Tian Guojiang, Huang Jianfei
Proctology, Shaoxing People's Hospital, Shaoxing, Zhejiang Province, China.
Medicine (Baltimore). 2025 Sep 12;104(37):e44521. doi: 10.1097/MD.0000000000044521.
Colorectal cancer (CRC) is a leading global health burden. Systemic lupus erythematosus (SLE) is associated with a higher risk of CRC, but the molecular links between these diseases remain unclear. This study aims to identify key genes that connect SLE to CRC using machine learning approaches. We integrated genomic data from SLE and CRC patients and applied computational methods to uncover shared genetic signatures. Differential expression analysis, weighted gene co-expression network analysis (WGCNA), and machine learning techniques were used to identify hub genes. gene ontology and kyoto encyclopedia of genes and genomes enrichment analyses were performed on shared genes. Additionally, immune infiltration analysis and gene set enrichment analysis were conducted to explore the potential roles of the identified genes. Our analysis revealed 12 shared genes between SLE and CRC, with EPHB2 and TOP2A emerging as key hub genes. EPHB2 and TOP2A were significantly overexpressed in both diseases, suggesting their role in inflammatory and tumorigenic processes. EPHB2 showed excellent diagnostic performance in SLE, while high EPHB2 expression was associated with better overall survival in CRC patients. gene set enrichment analysis identified pathways associated with these hub genes, implicating them in immune response, cell cycle regulation, and DNA replication. Moreover, EPHB2 and TOP2A were found to be associated with immune infiltration in CRC. EPHB2 and TOP2A serve as bridge genes linking SLE and CRC, offering insights into their molecular interplay and the potential for developing new diagnostic markers and therapeutic targets. Future studies should validate these findings and explore the detailed molecular mechanisms.
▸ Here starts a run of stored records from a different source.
<file path="config.mk">
export PLATFORM = sky130hd
export DESIGN_NAME = key_ordered_task_queue_flat
export DESIGN_NICKNAME = d
export VERILOG_FILES = /design/src/rtl/kotq_pkg.sv /design/src/rtl/kotq_req_if.sv /design/src/rtl/kotq_rsp_if.sv /design/src/rtl/kotq_cell.sv /design/src/rtl/key_ordered_task_queue.sv /design/src/flat_wrapper.sv
export SDC_FILE = /design/constraint.sdc
export NUM_CORES = 1
export LEC_CHECK = 0
export ABC_AREA = 1
export CAP_MARGIN = 0
export CORE_ASPECT_RATIO = 0.9
export CORE_MARGIN = 4
export CORE_UTILIZATION = 30
export DETAILED_ROUTE_END_ITERATION = 12
export DONT_BUFFER_PORTS = 1
export RECOVER_POWER = 50
export SLEW_MARGIN = 30
export SYNTH_ARGS = -nofsm -noshare
export SYNTH_HDL_FRONTEND = slang
export SYNTH_SLANG_ARGS = --single-unit
</file>
<file path="constraint.sdc">
create_clock -name clk -period 4.66 [get_ports clk]
set_input_delay 0.932 -clock clk [delete_from_list [all_inputs] [get_ports clk]]
set_output_delay 0.932 -clock clk [all_outputs]
set_load 0.02 [all_outputs]
</file>
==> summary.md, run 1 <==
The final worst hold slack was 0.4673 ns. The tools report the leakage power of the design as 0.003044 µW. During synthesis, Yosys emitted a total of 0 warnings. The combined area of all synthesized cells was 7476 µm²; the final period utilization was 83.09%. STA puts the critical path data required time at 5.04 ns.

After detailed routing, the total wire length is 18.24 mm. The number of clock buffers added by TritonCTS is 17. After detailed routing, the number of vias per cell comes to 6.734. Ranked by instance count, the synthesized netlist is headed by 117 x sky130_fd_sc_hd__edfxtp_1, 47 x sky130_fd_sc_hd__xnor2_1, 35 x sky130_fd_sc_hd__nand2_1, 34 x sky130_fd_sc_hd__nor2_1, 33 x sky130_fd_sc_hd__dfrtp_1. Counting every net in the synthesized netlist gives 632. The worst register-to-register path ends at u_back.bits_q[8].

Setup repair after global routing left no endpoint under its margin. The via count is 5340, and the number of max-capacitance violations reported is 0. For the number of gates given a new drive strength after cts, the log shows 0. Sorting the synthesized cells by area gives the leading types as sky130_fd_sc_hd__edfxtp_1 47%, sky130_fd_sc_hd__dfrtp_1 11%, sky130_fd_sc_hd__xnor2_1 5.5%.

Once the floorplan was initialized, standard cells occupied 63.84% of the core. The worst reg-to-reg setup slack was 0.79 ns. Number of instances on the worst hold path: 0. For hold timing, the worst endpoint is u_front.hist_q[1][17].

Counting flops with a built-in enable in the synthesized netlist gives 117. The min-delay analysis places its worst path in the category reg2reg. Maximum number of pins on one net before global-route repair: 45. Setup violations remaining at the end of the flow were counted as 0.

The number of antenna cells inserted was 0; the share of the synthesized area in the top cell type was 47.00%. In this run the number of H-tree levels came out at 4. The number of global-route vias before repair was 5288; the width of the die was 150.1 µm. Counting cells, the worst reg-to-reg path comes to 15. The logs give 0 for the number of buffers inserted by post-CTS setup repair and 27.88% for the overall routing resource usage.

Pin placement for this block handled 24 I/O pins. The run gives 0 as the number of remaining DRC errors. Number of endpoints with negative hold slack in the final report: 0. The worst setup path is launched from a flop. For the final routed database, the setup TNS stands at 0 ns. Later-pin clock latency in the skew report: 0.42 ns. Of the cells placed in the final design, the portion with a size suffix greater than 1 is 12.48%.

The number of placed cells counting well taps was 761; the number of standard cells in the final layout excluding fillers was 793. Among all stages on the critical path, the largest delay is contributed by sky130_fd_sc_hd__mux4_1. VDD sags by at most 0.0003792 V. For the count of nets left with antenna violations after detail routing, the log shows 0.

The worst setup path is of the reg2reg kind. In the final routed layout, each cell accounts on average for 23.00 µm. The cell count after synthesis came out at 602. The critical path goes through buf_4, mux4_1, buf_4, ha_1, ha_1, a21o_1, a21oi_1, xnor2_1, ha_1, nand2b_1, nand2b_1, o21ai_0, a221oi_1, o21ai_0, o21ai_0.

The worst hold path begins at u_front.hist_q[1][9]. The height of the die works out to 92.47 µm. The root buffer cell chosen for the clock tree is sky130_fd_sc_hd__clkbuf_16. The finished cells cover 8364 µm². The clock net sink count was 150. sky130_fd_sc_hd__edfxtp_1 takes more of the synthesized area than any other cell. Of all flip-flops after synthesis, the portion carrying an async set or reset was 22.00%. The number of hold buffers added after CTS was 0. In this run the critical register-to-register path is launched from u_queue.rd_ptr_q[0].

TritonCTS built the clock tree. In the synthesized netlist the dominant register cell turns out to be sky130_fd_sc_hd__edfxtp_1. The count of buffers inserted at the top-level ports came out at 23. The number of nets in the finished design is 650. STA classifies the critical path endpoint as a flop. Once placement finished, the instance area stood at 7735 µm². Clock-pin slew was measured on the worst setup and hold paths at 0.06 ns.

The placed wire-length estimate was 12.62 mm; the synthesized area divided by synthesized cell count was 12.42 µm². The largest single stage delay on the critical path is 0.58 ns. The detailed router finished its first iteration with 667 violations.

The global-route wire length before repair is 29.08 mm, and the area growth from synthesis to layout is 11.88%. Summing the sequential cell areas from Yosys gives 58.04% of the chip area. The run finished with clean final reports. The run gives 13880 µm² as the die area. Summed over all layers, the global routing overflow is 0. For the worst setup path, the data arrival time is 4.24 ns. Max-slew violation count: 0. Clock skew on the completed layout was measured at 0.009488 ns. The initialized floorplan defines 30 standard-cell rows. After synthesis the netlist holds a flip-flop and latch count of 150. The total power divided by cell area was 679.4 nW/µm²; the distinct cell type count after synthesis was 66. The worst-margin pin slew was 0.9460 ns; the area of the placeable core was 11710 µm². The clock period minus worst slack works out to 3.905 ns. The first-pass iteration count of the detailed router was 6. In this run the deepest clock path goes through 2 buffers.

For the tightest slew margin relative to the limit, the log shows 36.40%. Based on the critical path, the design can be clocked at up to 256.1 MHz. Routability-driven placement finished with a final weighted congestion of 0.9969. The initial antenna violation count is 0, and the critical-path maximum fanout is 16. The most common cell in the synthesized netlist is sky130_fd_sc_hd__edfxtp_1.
$ cat config.mk
export PLATFORM = sky130hd
export DESIGN_NAME = tnsu_ram
export DESIGN_NICKNAME = d
export VERILOG_FILES = /design/src/sv/tnsu_ram.sv
export SDC_FILE = /design/constraint.sdc
export NUM_CORES = 1
export LEC_CHECK = 0
export BUFFER_PORTS_ARGS = -buffer_cell sky130_fd_sc_hd__buf_2
export CAP_MARGIN = 25
export CORE_ASPECT_RATIO = 0.75
export CORE_MARGIN = 2
export CORE_UTILIZATION = 54
export DETAILED_ROUTE_END_ITERATION = 6
export PLACE_DENSITY = 0.8
export REMOVE_ABC_BUFFERS = 1
export SYNTH_ARGS = -nofsm -noshare
export SYNTH_HDL_FRONTEND = slang
export SYNTH_SLANG_ARGS = --single-unit
$ cat constraint.sdc
create_clock -name clock -period 1.5 [get_ports clock]
set_input_delay 0.15 -clock clock [delete_from_list [all_inputs] [get_ports clock]]
set_output_delay 0.15 -clock clock [all_outputs]
set_load 0.05 [all_outputs]
$ cat src/sv/tnsu_ram.sv
module tnsu_ram #(
   parameter int WIDTH = 8,
   parameter int DEPTH = 16
) (
   input  logic                     clock,
   input  logic                     wr_en,
   input  logic [$clog2(DEPTH)-1:0] wr_addr,
   input  logic [WIDTH-1:0]         wr_data,
   input  logic                     rd_en,
   input  logic [$clog2(DEPTH)-1:0] rd_addr,
   output logic [WIDTH-1:0]         rd_data
);

   logic [WIDTH-1:0] mem_ff [DEPTH];
   logic [WIDTH-1:0] rd_data_ff;

   // write port
   always_ff @(posedge clock) begin
      if (wr_en) begin
         mem_ff[wr_addr] <= wr_data;
      end
   end

   // registered read port
   always_ff @(posedge clock) begin
      if (rd_en) begin
         rd_data_ff <= mem_ff[rd_addr];
      end
   end

   assign rd_data = rd_data_ff;

endmodule

==> run_results.csv <==
group,metric,value,unit
status,outcome,"completed",
floorplanning,initial_core_util,54.8,%
worst_setup_path,crit_required,1.66,ns
clock_tree,cts_tree,"built",
worst_setup_path,startpoint,"mem_ff[9][1]$_DFFE_PP_",
yosys,avgSynthCellArea,22.8,µm²
worst_setup_path,start_kind,"flip-flop",
finish,area_growth,18.1,%
floorplanning,core,0.00954,mm²
yosys,synth-compound-area-share,2.30,%
placement,dpl_cell_area,0.00563,mm²
floorplanning,die_y,89.2,µm
worst_setup_path,reg2reg_from,"mem_ff[9][1]$_DFFE_PP_",
yosys,synth_cell_types,18,
clock_tree,cts_made_buffers,17,
placement,hpwl,5970,µm
yosys,syn-cell-area,0.00523,mm²
timing,max_freq,697,MHz
yosys,synth.area.mux_share,14.8,%
drt,wl_per_cell,22.2,µm
finish,stdcell_count,430,
worst_setup_path,end_kind,"flip-flop",
timing,period_needed,1.43,ns
timing,tns,0,ns
power_and_ir_drop,peakVddDrop,1.04,mV
yosys,netlist_instances,229,
timing,hold_viol_final,0,
timing,slew_violations,0,
yosys,synth_fa_ha_area_share,0,%
yosys,synth_xor_area_share,0,%
grt,grt_pass1_vias,2518,
placement,portBuffers,26,
finish,diodes,0,
power_and_ir_drop,p_per_area,1390,mW/mm²
yosys,synth_warnings,0,
timing,period_share,95.7,%
hold_path,min_from,"wr_data[3]",
drt,route.detailed.drc,0,
clock_tree,cts.path.max_buffers,2,
drt,vias,2443,
yosys,yosysTopAreaCell,"edfxtp_1",
floorplanning,ios,27,
timing,setup_viol,0,
grt,grt.total_usage,19.8,%
drt,via_per_inst,5.68,
worst_setup_path,crit_type,"flip-flop to flip-flop",
timing,tightest_slew,0.805,ns
grt,grt_max_degree,33,
drt,drtAntennaViolNets,0,
yosys,ys_seq_area_share,78.1,%
floorplanning,num_rows,31,
yosys,synthTopCellsByArea,"edfxtp_1 (78%), mux4_2 (7.8%), mux4_1 (7.0%)",
drt,routed_wirelength,9550,µm
placement,dp_cells,399,
yosys,synth_top_family_by_area,"multiplexers",
grt,grt.overflow.total,0,
drt,dr.first_iter.drc_count,344,
clock_tree,path_clk_slew,0.05,ns
clock_tree,clock_tree.root_cell,"clkbuf_16",
power_and_ir_drop,power.leakage,0.00210,µW
worst_setup_path,cpPeakStageDelay,0.51,ns
floorplanning,dieArea,0.0105,mm²
yosys,yosys.area.top_type_share,78.1,%
floorplanning,dieWidth,118,µm
clock_tree,cts.sinks,136,
yosys,synth_seq_cells,136,
placement,routabilityCongestion,0.730,
timing,slew-limit-headroom,46.1,%
clock_tree,ctsHoldBuffers,0,
finish,design.final.nets,305,
grt,grt_pass1_wl,14300,µm
worst_setup_path,crit_arrival,1.59,ns
drt,dr.pass1.iters,4,
yosys,synth_simple_gate_area_share,3.14,%
worst_setup_path,critPathMaxFanout,1,
finish,final_cell_area,0.00617,mm²
grt,antenna_found_initial,0,
timing,clock_skew,0.00778,ns
flow_run,max_cap_viol_count,0,
worst_setup_path,critPathSlowestCell,"mux4_1",
worst_setup_path,crit_chain,"mux4_1, a22oi_1, nand2_1",
hold_path,hp-class,"primary input to flip-flop",
timing,rsz0062_at_grt,"no",
clock_tree,clock_latency,0.41,ns
clock_tree,htreeDepth,4,
finish,drive_above_1_share,32.2,%
===== src/sv/php_pkg.sv =====
// shared types and protocol codes for the packet header parser
package php_pkg;

    localparam int PHP_MAX_VLAN_TAGS = 15;

    localparam logic [15:0] CODE_IPV4      = 16'h0800;
    localparam logic [15:0] CODE_IPIP      = 16'h0004;
    localparam logic [15:0] CODE_ARP       = 16'h0806;
    localparam logic [15:0] CODE_VLAN      = 16'h8100;
    localparam logic [15:0] CODE_MPLS_UC   = 16'h8847;
    localparam logic [15:0] CODE_MPLS_MC   = 16'h8848;
    localparam logic [15:0] CODE_GRE       = 16'd47;
    localparam logic [15:0] CODE_ICMP      = 16'd1;
    localparam logic [15:0] CODE_TCP       = 16'd6;
    localparam logic [15:0] CODE_UDP       = 16'd17;

    typedef struct packed {
        logic [7:0]  data_byte;
        logic [15:0] frame_length;
        logic        last_byte;
    } php_in_t;

    typedef struct packed {
        logic [15:0] ip_offset;
        logic [15:0] payload_offset;
        logic [15:0] payload_length;
        logic        payload_found;
        logic        ip_truncated;
        logic [3:0]  vlan_count;
        logic        header_overrun;
    } php_out_t;

endpackage


===== src/sv/php_in_stage.sv =====
// input register for frame bytes
module php_in_stage (
    input  logic             aclk,
    input  logic             aresetn,
    input  logic             s_valid,
    output logic             s_ready,
    input  php_pkg::php_in_t s_item,
    input  logic             take,
    output logic             item_valid,
    output php_pkg::php_in_t item
);

    logic             valid_reg;
    logic             valid_next;
    php_pkg::php_in_t item_reg;

    assign s_ready    = !valid_reg || take;
    assign valid_next = s_ready ? s_valid : valid_reg;
    assign item_valid = valid_reg;
    assign item       = item_reg;

    always_ff @(posedge aclk) begin
        if (!aresetn) begin
            valid_reg <= 1'b0;
        end else begin
            valid_reg <= valid_next;
        end
    end

    always_ff @(posedge aclk) begin
        if (s_valid && s_ready) begin
            item_reg <= s_item;
        end
    end

endmodule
结直肠癌(CRC)是全球主要的健康负担。系统性红斑狼疮(SLE)与CRC风险较高相关,但这些疾病之间的分子联系仍不清楚。本研究旨在使用机器学习方法识别将SLE与CRC联系起来的关键基因。我们整合了SLE和CRC患者的基因组数据,并应用计算方法来揭示共享的遗传特征。差异表达分析、加权基因共表达网络分析(WGCNA)和机器学习技术被用于识别枢纽基因。对共享基因进行了基因本体论和京都基因与基因组百科全书富集分析。此外,进行了免疫浸润分析和基因集富集分析,以探索所识别基因的潜在作用。我们的分析揭示了SLE和CRC之间的12个共享基因,其中EPHB2和TOP2A成为关键枢纽基因。EPHB2和TOP2A在这两种疾病中均显著过表达,表明它们在炎症和肿瘤发生过程中的作用。EPHB2在SLE中表现出优异的诊断性能,而EPHB2高表达与CRC患者更好的总生存期相关。基因集富集分析确定了与这些枢纽基因相关的途径,表明它们参与免疫反应、细胞周期调控和DNA复制。此外,发现EPHB2和TOP2A与CRC中的免疫浸润相关。EPHB2和TOP2A作为连接SLE和CRC的桥梁基因,为它们的分子相互作用以及开发新的诊断标志物和治疗靶点的潜力提供了见解。未来的研究应验证这些发现并探索详细的分子机制。